Abstract Introduction Recurrent tracheoesophageal fistula (TEF) is a challenging complication in children with repaired esophageal atresia (EA). Thoracotomy, with surgical repair, is the traditional therapeutic approach, however it is often associated with a significant morbidity and technical difficulty. Endoscopic techniques, from the tracheal and/or esophageal side, have recently been proposed as a primary treatment, in order to prevent reoperation especially in previously operated fields. Aim of this retrospective study is to present our experience as Tertiary Care Center and Referral Center for EA, on the endoscopic management of recurrent TEF in children with repaired EA. Method This is a retrospective study conducted on children with repaired EA referred at Bambino Gesù Children's Hospital from January 2009 to January 2019. Demographic and clinical details, including type of EA, presence of fistula, concomitant malformations, endoscopic evaluation, number and kind of treatments, performed were collected.
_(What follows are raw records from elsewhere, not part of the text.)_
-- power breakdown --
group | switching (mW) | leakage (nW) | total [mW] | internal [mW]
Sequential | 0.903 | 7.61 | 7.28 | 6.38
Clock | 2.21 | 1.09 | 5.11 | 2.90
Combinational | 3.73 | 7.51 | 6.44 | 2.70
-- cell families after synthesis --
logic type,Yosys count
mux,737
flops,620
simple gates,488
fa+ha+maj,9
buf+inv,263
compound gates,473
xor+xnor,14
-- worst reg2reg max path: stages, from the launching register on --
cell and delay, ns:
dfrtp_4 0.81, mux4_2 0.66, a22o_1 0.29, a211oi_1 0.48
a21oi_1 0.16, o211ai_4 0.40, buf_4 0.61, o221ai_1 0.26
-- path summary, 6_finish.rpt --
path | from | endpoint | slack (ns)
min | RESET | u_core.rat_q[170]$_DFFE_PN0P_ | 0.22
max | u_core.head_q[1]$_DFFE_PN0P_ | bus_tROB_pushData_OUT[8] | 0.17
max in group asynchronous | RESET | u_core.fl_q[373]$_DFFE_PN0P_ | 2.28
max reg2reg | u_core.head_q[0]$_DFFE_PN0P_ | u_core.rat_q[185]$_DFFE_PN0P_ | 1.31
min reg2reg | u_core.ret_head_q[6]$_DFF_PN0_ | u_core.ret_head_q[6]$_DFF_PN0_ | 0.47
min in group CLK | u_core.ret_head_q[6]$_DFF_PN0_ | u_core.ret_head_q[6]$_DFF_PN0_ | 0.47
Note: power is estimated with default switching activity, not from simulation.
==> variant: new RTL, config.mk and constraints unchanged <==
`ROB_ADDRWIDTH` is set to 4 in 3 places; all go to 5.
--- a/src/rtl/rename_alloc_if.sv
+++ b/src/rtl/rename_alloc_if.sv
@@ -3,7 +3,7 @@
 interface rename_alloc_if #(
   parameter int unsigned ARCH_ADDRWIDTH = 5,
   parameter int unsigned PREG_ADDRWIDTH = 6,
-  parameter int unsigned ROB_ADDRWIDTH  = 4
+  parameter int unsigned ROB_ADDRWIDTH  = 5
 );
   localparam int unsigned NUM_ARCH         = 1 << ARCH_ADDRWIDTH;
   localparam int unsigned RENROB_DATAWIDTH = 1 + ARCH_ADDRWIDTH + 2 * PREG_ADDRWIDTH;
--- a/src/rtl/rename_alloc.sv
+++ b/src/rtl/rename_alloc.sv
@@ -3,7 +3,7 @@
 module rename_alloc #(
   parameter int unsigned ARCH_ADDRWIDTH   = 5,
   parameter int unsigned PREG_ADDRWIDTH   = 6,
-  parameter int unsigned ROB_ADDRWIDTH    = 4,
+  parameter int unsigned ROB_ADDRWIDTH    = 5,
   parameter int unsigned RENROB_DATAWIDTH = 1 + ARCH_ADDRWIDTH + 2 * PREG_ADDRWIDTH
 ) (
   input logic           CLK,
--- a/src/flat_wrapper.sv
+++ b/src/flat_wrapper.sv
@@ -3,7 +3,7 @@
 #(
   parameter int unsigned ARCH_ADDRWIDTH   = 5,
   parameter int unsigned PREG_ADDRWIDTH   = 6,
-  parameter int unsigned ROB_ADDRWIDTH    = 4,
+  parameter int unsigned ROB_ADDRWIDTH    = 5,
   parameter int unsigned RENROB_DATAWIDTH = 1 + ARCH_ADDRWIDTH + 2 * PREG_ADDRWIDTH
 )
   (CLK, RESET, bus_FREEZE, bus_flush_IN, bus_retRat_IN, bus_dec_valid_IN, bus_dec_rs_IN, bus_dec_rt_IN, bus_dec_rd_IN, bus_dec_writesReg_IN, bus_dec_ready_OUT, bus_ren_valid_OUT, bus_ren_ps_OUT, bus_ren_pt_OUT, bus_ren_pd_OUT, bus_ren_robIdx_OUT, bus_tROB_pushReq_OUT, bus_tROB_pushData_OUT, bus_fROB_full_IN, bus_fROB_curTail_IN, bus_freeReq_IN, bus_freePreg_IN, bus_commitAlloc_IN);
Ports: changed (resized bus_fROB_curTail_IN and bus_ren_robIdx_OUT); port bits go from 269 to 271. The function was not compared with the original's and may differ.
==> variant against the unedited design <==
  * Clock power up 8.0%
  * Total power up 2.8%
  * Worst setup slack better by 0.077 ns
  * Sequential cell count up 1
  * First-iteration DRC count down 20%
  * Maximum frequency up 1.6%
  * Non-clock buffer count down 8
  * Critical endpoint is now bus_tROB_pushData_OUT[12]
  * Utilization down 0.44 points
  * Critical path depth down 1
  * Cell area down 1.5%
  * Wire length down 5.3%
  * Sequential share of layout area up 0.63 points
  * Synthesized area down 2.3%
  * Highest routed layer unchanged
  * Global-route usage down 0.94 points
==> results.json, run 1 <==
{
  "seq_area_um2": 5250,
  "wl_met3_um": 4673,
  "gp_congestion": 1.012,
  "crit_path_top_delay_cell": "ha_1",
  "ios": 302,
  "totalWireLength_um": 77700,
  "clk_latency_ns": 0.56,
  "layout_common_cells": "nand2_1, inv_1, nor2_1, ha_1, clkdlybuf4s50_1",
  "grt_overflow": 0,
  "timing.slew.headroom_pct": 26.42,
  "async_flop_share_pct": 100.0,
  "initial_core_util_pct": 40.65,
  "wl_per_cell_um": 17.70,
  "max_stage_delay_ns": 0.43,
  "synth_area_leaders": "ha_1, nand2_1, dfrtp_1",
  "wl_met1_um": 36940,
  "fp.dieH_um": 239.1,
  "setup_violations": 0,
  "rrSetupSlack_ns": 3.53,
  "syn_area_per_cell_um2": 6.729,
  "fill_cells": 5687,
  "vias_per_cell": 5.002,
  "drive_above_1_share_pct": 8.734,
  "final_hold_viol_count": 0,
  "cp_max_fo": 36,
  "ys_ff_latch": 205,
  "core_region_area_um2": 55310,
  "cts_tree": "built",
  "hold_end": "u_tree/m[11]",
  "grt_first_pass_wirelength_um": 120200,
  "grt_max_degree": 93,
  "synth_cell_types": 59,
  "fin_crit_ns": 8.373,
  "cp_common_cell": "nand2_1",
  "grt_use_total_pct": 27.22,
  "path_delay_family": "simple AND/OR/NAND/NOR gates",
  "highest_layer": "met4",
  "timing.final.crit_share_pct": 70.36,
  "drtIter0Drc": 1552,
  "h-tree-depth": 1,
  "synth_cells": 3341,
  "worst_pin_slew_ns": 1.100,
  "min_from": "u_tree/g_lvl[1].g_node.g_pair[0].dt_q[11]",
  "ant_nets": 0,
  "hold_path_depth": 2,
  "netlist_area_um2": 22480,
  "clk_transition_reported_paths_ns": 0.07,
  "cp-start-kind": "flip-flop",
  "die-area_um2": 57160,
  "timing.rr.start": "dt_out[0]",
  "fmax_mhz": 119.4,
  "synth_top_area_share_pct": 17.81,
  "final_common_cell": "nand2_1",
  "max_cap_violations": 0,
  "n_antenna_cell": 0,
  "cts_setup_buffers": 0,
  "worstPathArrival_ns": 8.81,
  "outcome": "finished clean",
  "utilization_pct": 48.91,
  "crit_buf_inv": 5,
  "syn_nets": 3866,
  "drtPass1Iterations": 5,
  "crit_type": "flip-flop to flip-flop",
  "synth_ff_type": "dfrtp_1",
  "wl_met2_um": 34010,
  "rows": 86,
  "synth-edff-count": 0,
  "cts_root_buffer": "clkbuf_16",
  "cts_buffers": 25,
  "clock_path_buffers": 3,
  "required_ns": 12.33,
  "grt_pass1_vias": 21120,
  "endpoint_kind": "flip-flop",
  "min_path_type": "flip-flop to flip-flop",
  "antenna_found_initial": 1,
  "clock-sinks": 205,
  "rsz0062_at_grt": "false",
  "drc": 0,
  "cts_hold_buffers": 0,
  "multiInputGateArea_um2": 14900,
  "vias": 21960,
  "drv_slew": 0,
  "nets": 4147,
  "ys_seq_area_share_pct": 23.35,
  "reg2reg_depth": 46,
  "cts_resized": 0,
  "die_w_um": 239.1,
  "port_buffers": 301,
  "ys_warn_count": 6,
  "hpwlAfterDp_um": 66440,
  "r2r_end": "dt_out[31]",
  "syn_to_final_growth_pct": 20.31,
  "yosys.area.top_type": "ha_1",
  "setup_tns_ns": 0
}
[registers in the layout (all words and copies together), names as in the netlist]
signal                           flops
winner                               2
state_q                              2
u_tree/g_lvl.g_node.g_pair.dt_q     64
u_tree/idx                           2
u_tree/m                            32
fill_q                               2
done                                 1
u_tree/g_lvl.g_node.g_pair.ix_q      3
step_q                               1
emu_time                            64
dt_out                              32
Results We identified 171 patients with EA, 15 type 1 (9%), 7 type 2 (4%), 140 type 3 (82%), 6 type 4 (3%), 3 type 5 (2%). Among patients with TEF, 11/156 (7%- M:F/6:5) presented with a TEF recurrence. Among the latter, 5 (45.4%) were patients with concomitant malformation (2 VACTER, 2 anorectal malformation, 1 Down syndrome, cardiac abnormalities, and hypothyroidism). All patients with TEF recurrence presented with symptoms, such as chronic cough, vomit, bronchitis, recurrent pneumonia, and failure to thrive. All patients underwent endoscopic evaluation both from digestive and tracheal side. Six (6/11–54.5%) patients underwent surgery, 5 patients (5/11–45.4%) were treated with endoscopic transtracheal fibrin glue injection after brushing that was successful in two patients (2/5–40%), one patient needed a retreatment. These patients maintained successful closure after treatment confirmed at endoscopic follow-up. Remaining three patients needed surgical approach during follow-up. Conclusion Endoscopic repair of recurrent TEF has proved safe and effective in the literature as an alternative to a second open thoracotomy/surgical repair. In our series, although in two cases, it represented a valid alternative to surgery. We suggest that it is worthy to try a conservative approach before surgery.